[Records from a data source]
--
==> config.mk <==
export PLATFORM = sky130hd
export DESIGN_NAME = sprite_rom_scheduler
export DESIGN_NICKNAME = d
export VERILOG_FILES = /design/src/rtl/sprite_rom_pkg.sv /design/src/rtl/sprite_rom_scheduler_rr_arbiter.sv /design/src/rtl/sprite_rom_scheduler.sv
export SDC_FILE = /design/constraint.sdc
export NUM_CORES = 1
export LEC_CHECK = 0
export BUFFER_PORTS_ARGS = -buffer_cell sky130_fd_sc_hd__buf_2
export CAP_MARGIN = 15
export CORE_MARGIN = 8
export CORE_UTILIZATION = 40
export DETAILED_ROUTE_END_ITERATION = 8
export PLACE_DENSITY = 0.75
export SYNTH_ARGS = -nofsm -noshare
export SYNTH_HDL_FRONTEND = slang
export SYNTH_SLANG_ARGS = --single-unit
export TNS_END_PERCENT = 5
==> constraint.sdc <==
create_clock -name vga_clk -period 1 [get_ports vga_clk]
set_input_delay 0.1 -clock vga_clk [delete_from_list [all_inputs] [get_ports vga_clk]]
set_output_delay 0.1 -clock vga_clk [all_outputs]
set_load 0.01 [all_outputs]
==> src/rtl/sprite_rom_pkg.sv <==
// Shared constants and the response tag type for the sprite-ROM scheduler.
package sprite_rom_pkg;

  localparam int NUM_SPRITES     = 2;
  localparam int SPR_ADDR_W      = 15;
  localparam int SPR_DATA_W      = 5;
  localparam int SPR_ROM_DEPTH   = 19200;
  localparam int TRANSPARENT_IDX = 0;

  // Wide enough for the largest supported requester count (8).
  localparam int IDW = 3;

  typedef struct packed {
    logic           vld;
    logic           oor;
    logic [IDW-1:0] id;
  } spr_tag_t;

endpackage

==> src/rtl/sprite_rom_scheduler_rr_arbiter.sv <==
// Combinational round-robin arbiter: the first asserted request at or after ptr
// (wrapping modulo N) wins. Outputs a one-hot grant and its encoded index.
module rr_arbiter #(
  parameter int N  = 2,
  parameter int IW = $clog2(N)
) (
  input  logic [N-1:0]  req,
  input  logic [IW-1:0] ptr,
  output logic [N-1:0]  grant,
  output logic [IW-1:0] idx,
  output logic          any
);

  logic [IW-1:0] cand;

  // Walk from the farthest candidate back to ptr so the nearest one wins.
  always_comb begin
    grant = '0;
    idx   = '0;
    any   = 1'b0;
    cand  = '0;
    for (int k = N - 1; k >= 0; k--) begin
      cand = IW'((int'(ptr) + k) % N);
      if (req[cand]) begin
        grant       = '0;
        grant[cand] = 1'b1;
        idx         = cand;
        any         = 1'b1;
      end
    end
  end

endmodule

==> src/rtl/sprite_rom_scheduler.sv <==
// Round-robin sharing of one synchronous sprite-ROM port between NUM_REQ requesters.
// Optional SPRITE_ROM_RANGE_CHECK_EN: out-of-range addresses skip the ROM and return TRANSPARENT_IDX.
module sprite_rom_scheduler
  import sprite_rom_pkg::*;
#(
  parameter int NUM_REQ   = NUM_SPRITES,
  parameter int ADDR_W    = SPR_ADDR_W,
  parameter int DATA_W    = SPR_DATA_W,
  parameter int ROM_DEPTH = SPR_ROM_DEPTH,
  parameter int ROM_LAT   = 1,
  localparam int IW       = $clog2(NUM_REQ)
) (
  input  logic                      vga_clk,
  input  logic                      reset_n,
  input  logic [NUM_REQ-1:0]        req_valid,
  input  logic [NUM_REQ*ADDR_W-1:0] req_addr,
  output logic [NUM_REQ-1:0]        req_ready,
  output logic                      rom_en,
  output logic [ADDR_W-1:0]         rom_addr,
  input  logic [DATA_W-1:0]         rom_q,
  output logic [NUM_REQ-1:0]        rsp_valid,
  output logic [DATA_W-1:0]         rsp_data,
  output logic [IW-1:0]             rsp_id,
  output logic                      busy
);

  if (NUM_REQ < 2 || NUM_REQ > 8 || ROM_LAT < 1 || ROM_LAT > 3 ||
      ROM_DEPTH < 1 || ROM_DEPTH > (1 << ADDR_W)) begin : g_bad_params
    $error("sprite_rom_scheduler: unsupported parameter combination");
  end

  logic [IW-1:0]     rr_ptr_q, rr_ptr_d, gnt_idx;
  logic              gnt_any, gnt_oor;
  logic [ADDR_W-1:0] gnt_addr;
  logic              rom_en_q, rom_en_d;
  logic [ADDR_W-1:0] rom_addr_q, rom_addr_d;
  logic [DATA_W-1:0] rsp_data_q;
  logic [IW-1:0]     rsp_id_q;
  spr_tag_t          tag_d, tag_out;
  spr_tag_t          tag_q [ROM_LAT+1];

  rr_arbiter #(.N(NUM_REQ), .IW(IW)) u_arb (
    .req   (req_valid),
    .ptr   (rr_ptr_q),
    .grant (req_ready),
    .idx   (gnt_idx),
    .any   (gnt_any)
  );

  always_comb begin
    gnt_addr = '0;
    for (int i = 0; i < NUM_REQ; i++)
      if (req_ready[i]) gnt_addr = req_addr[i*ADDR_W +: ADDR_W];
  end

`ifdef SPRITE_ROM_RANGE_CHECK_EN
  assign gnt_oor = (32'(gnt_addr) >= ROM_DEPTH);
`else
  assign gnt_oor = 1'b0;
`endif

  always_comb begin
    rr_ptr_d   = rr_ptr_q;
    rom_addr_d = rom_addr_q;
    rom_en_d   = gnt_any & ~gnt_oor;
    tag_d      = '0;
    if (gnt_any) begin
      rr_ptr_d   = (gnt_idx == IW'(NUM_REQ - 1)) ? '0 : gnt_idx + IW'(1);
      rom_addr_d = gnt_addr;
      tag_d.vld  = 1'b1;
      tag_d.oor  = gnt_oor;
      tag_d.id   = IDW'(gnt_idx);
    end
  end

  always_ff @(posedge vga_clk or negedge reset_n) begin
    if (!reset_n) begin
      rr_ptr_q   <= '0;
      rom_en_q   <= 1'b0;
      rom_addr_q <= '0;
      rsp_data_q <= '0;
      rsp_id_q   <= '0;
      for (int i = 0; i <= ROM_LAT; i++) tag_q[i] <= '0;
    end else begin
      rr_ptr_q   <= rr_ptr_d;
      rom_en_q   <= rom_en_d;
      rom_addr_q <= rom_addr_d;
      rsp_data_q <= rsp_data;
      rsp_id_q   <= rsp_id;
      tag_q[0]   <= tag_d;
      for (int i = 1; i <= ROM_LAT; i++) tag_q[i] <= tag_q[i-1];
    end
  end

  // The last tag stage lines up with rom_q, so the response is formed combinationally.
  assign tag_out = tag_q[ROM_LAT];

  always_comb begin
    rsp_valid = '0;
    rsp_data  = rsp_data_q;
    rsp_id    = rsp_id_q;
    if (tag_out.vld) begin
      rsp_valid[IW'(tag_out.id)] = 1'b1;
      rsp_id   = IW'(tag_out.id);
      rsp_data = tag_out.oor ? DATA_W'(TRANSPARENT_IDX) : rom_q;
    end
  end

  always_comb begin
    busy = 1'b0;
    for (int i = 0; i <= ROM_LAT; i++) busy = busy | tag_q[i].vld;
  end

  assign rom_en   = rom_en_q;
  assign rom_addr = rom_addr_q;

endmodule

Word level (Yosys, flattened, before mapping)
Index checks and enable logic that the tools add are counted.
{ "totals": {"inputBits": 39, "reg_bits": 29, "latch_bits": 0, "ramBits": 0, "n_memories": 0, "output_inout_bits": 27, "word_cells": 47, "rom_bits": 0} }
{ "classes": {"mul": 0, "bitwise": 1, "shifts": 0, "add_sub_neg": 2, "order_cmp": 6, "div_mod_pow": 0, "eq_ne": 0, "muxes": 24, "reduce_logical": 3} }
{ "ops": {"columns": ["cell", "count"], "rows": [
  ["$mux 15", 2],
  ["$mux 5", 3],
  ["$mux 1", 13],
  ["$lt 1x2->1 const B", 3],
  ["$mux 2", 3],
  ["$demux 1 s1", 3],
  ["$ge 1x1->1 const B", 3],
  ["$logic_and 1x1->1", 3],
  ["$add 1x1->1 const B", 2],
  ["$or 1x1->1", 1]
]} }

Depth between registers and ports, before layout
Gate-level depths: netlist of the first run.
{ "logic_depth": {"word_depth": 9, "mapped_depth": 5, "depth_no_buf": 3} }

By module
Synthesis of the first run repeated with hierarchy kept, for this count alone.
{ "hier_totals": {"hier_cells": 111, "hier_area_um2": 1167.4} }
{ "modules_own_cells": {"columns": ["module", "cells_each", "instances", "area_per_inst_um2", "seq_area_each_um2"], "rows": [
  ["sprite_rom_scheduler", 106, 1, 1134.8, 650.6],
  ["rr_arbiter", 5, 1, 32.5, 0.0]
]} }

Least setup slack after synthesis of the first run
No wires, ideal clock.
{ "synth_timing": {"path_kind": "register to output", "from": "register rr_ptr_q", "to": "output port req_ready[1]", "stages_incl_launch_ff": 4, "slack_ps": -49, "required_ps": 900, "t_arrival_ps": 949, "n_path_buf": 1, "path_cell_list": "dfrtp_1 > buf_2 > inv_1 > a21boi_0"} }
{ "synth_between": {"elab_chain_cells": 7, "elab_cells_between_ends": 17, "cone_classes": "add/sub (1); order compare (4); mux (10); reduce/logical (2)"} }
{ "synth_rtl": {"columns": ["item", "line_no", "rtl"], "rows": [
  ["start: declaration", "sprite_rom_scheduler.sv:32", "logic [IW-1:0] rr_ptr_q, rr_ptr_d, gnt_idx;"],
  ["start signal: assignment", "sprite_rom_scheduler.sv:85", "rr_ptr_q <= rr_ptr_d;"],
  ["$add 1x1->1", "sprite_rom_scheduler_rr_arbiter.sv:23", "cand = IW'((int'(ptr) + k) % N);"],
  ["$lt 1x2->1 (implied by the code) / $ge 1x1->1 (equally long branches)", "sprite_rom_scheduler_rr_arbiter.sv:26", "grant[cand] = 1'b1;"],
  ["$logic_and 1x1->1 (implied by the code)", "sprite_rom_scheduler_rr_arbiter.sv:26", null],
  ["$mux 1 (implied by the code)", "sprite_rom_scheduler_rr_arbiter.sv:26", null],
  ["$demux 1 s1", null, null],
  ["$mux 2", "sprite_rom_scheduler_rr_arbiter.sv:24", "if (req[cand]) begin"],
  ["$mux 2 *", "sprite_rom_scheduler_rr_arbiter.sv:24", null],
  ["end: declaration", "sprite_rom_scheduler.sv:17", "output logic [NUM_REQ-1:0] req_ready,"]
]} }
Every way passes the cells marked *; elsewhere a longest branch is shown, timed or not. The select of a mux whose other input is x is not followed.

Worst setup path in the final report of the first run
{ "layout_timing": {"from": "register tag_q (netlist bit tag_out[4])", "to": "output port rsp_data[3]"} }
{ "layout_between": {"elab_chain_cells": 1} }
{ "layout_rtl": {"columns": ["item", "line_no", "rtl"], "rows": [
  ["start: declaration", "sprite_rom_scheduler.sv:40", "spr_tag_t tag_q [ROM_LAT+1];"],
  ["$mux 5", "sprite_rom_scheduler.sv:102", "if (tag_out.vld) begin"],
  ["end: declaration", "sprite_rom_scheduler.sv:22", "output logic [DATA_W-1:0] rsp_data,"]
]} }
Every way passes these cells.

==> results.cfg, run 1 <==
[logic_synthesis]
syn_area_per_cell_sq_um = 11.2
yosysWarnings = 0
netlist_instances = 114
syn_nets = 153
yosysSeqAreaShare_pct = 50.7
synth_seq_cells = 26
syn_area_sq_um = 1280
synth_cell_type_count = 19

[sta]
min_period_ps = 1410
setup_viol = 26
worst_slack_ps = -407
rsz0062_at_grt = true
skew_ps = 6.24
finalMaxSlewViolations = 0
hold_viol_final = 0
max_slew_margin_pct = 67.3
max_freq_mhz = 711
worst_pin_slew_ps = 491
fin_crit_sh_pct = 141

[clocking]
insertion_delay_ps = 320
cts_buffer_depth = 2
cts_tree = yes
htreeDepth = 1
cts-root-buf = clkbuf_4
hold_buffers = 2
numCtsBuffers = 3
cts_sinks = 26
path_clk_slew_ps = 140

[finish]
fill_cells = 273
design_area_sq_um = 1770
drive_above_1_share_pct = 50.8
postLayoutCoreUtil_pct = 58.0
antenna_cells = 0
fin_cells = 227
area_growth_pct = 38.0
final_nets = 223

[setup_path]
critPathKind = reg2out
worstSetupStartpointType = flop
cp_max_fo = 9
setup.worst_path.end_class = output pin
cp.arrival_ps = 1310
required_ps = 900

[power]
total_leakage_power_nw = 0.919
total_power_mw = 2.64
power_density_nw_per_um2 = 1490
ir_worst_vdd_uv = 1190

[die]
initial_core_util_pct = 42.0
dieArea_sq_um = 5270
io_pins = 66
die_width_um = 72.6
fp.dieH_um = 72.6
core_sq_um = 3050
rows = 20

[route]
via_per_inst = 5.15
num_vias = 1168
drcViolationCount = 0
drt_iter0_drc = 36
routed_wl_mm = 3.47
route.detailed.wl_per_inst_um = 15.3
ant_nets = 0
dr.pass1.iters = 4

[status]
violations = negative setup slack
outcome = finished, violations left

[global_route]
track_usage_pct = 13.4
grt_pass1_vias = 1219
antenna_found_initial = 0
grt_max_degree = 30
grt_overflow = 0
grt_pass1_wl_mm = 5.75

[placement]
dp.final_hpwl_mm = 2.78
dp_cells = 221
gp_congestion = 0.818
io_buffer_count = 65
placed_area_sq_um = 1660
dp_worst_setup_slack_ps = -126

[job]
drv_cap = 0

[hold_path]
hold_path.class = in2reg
--
Using the data above, extract exactly the lines from the one that holds "export SYNTH_SLANG_ARGS = --single-unit" to the one that holds "between NUM_REQ requesters.", both ends included, and no others.

export SYNTH_SLANG_ARGS = --single-unit
export TNS_END_PERCENT = 5
==> constraint.sdc <==
create_clock -name vga_clk -period 1 [get_ports vga_clk]
set_input_delay 0.1 -clock vga_clk [delete_from_list [all_inputs] [get_ports vga_clk]]
set_output_delay 0.1 -clock vga_clk [all_outputs]
set_load 0.01 [all_outputs]
==> src/rtl/sprite_rom_pkg.sv <==
// Shared constants and the response tag type for the sprite-ROM scheduler.
package sprite_rom_pkg;

  localparam int NUM_SPRITES     = 2;
  localparam int SPR_ADDR_W      = 15;
  localparam int SPR_DATA_W      = 5;
  localparam int SPR_ROM_DEPTH   = 19200;
  localparam int TRANSPARENT_IDX = 0;

  // Wide enough for the largest supported requester count (8).
  localparam int IDW = 3;

  typedef struct packed {
    logic           vld;
    logic           oor;
    logic [IDW-1:0] id;
  } spr_tag_t;

endpackage

==> src/rtl/sprite_rom_scheduler_rr_arbiter.sv <==
// Combinational round-robin arbiter: the first asserted request at or after ptr
// (wrapping modulo N) wins. Outputs a one-hot grant and its encoded index.
module rr_arbiter #(
  parameter int N  = 2,
  parameter int IW = $clog2(N)
) (
  input  logic [N-1:0]  req,
  input  logic [IW-1:0] ptr,
  output logic [N-1:0]  grant,
  output logic [IW-1:0] idx,
  output logic          any
);

  logic [IW-1:0] cand;

  // Walk from the farthest candidate back to ptr so the nearest one wins.
  always_comb begin
    grant = '0;
    idx   = '0;
    any   = 1'b0;
    cand  = '0;
    for (int k = N - 1; k >= 0; k--) begin
      cand = IW'((int'(ptr) + k) % N);
      if (req[cand]) begin
        grant       = '0;
        grant[cand] = 1'b1;
        idx         = cand;
        any         = 1'b1;
      end
    end
  end

endmodule

==> src/rtl/sprite_rom_scheduler.sv <==
// Round-robin sharing of one synchronous sprite-ROM port between NUM_REQ requesters.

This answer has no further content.